** Source material follows **

===== src/design/rtcp_sender_report_parser_and_rr_builder_core.sv =====
// Channel   Handshake            Payload
// input     in_valid/in_ready    func, data_byte, end_of_datagram, report fields
// output    out_valid/out_ready  kind, report_word, report_last, sr_* fields
// config    APB write/read       own_ssrc at byte address 0
//
// Datagram bytes stream in back to back while results drain.
// A report request occupies the output register for eight words, one at a time,
// and the input is held off until the eighth word is taken.
// A captured SR is shown in the cycle after its last byte; the output register holds one
// result, so a stalled output stalls the input.
// rst_n clears the parser, the captured SR and own_ssrc.
module rtcp_sender_report_parser_and_rr_builder_core
    import rtcpsr_pkg::*;
(
    input  logic        clk,
    input  logic        rst_n,
    input  logic        psel,
    input  logic        penable,
    input  logic        pwrite,
    input  logic [2:0]  paddr,
    input  logic [31:0] pwdata,
    output logic [31:0] prdata,
    output logic        pready,
    input  logic        in_valid,
    output logic        in_ready,
    input  logic        func,
    input  logic [7:0]  data_byte,
    input  logic        end_of_datagram,
    input  logic [31:0] source_ssrc,
    input  logic [15:0] highest_sequence,
    input  logic [31:0] lost_total,
    input  logic [31:0] arrival_jitter,
    output logic        out_valid,
    input  logic        out_ready,
    output logic        kind,
    output logic [31:0] report_word,
    output logic        report_last,
    output logic [31:0] sr_ssrc,
    output logic [31:0] sr_ntp_seconds,
    output logic [31:0] sr_ntp_fraction,
    output logic [31:0] sr_rtp_time
);

    logic [31:0] own_ssrc_reg;
    logic        out_valid_reg;
    logic        rpt_reg;
    logic [2:0]  cnt_reg;
    logic [31:0] src_reg;
    logic [15:0] seq_reg;
    logic [22:0] lost_reg;
    logic [31:0] jit_reg;
    logic [31:0] word_mux;
    logic [31:0] lsr;
    logic        accept;
    logic        out_take;
    logic        sr_commit;
    sr_info_t    sr_info;

    // config port
    assign pready = 1'b1;
    assign prdata = (paddr[2] == REG_OWN_SSRC) ? own_ssrc_reg : 32'h0;

    always_ff @(posedge clk or negedge rst_n)
    begin
        if (!rst_n)
            own_ssrc_reg <= '0;
        else if (psel && penable && pwrite && (paddr[2] == REG_OWN_SSRC))
            own_ssrc_reg <= pwdata;
    end

    // handshake
    assign in_ready = !out_valid_reg
                      || (out_ready && (!rpt_reg || (cnt_reg == WORD_DLSR)));
    assign accept   = in_valid && in_ready;
    assign out_take = out_valid_reg && out_ready;

    rtcpsr_parser u_parser (
        .clk             (clk),
        .rst_n           (rst_n),
        .byte_en         (accept && !func),
        .data_byte       (data_byte),
        .end_of_datagram (end_of_datagram),
        .sr_commit       (sr_commit),
        .sr_info         (sr_info)
    );

    always_ff @(posedge clk or negedge rst_n)
    begin
        if (!rst_n)
        begin
            out_valid_reg <= 1'b0;
            rpt_reg       <= 1'b0;
            cnt_reg       <= WORD_HEADER;
        end
        else if (accept && func)
        begin
            out_valid_reg <= 1'b1;
            rpt_reg       <= 1'b1;
            cnt_reg       <= WORD_HEADER;
        end
        else if (sr_commit)
        begin
            out_valid_reg <= 1'b1;
            rpt_reg       <= 1'b0;
        end
        else if (out_take)
        begin
            // advance through the report words; release after the last one, or once an SR result is taken
            if (rpt_reg && (cnt_reg != WORD_DLSR))
                cnt_reg <= cnt_reg + 3'd1;
            else
                out_valid_reg <= 1'b0;
        end
    end

    always_ff @(posedge clk)
    begin
        if (accept && func)
        begin
            src_reg  <= source_ssrc;
            seq_reg  <= highest_sequence;
            lost_reg <= (lost_total > {9'h0, LOSS_MAX}) ? LOSS_MAX : lost_total[22:0];
            jit_reg  <= arrival_jitter;
        end
    end

    assign lsr = sr_info.seen ? {sr_info.ntp_hi[15:0], sr_info.ntp_lo[31:16]} : 32'h0;

    always_comb
    begin
        case (cnt_reg)
            WORD_HEADER: word_mux = RR_HEADER;
            WORD_OWN:    word_mux = own_ssrc_reg;
            WORD_SOURCE: word_mux = src_reg;
            WORD_LOSS:   word_mux = {9'h0, lost_reg};
            WORD_SEQ:    word_mux = {16'h0, seq_reg};
            WORD_JITTER: word_mux = jit_reg;
            WORD_LSR:    word_mux = lsr;
            WORD_DLSR:   word_mux = 32'h0;
            default:     word_mux = 32'h0;
        endcase
    end

    assign out_valid       = out_valid_reg;
    assign kind            = !rpt_reg;
    assign report_word     = rpt_reg ? word_mux : 32'h0;
    assign report_last     = rpt_reg && (cnt_reg == WORD_DLSR);
    assign sr_ssrc         = rpt_reg ? 32'h0 : sr_info.ssrc;
    assign sr_ntp_seconds  = rpt_reg ? 32'h0 : sr_info.ntp_hi;
    assign sr_ntp_fraction = rpt_reg ? 32'h0 : sr_info.ntp_lo;
    assign sr_rtp_time     = rpt_reg ? 32'h0 : sr_info.rtp;

    a_hold_during_report: assert property (@(posedge clk) disable iff (!rst_n)
        (out_valid_reg && rpt_reg && (cnt_reg != WORD_DLSR)) |-> !in_ready)
        else $error("input taken while report words remain");

    a_report_starts: assert property (@(posedge clk) disable iff (!rst_n)
        (in_valid && in_ready && func) |=> (out_valid && !kind && (report_word == RR_HEADER)))
        else $error("report request did not start with the header word");

    a_sr_shown: assert property (@(posedge clk) disable iff (!rst_n)
        sr_commit |=> (out_valid && kind && sr_info.seen))
        else $error("committed sender report not presented");

    a_last_is_report: assert property (@(posedge clk) disable iff (!rst_n)
        report_last |-> (!kind && (report_word == 32'h0)))
        else $error("last flag on a non-report result");

endmodule
[config.mk]
export PLATFORM = sky130hd
export DESIGN_NAME = krp_cell
export DESIGN_NICKNAME = d
export VERILOG_FILES = /design/src/design/krp_pkg.sv /design/src/design/krp_cell.sv
export SDC_FILE = /design/constraint.sdc
export NUM_CORES = 1
export LEC_CHECK = 0
export ABC_AREA = 1
export BUFFER_PORTS_ARGS = -buffer_cell sky130_fd_sc_hd__buf_2
export CAP_MARGIN = 5
export CORE_UTILIZATION = 54
export CTS_CLUSTER_DIAMETER = 200
export CTS_CLUSTER_SIZE = 40
export DETAILED_ROUTE_END_ITERATION = 12
export PLACE_DENSITY = 0.83
export SLEW_MARGIN = 10
export SYNTH_ARGS = -nofsm -noshare
export SYNTH_HDL_FRONTEND = slang
export SYNTH_SLANG_ARGS = --single-unit
[constraint.sdc]
create_clock -name clk -period 6.3 [get_ports clk]
set_clock_uncertainty 0.2 [all_clocks]
set_input_delay 0.945 -clock clk [delete_from_list [all_inputs] [get_ports clk]]
set_output_delay 0.945 -clock clk [all_outputs]
set_load 0.02 [all_outputs]
## config.mk

```make
export PLATFORM = sky130hd
export DESIGN_NAME = key_debounce_event_queue
export DESIGN_NICKNAME = d
export VERILOG_FILES = /design/src/sv/kdeq_pkg.sv /design/src/sv/kdeq_lane.sv /design/src/sv/kdeq_ring.sv /design/src/sv/key_debounce_event_queue.sv
export SDC_FILE = /design/constraint.sdc
export NUM_CORES = 1
export LEC_CHECK = 0
export BUFFER_PORTS_ARGS = -buffer_cell sky130_fd_sc_hd__clkbuf_2
export CORE_MARGIN = 2
export CORE_UTILIZATION = 25
export CTS_CLUSTER_DIAMETER = 30
export DETAILED_ROUTE_END_ITERATION = 16
export GPL_TIMING_DRIVEN = 0
export PLACE_DENSITY_LB_ADDON = 0.08
export SYNTH_ARGS = -nofsm -noshare
export SYNTH_HDL_FRONTEND = slang
export SYNTH_HIERARCHICAL = 1
export SYNTH_SLANG_ARGS = --single-unit
```

## constraint.sdc

```tcl
create_clock -name clock -period 15 [get_ports clock]
set_clock_uncertainty 0.05 [all_clocks]
set_input_delay 0.75 -clock clock [delete_from_list [all_inputs] [get_ports clock]]
set_output_delay 0.75 -clock clock [all_outputs]
set_load 0.03 [all_outputs]
```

** End of Source material **

[What you should do]
Give back exactly the lines from the beginning of the records through the line containing "report_last, sr_* fields", and only those.

[Your response]
===== src/design/rtcp_sender_report_parser_and_rr_builder_core.sv =====
// Channel   Handshake            Payload
// input     in_valid/in_ready    func, data_byte, end_of_datagram, report fields
// output    out_valid/out_ready  kind, report_word, report_last, sr_* fields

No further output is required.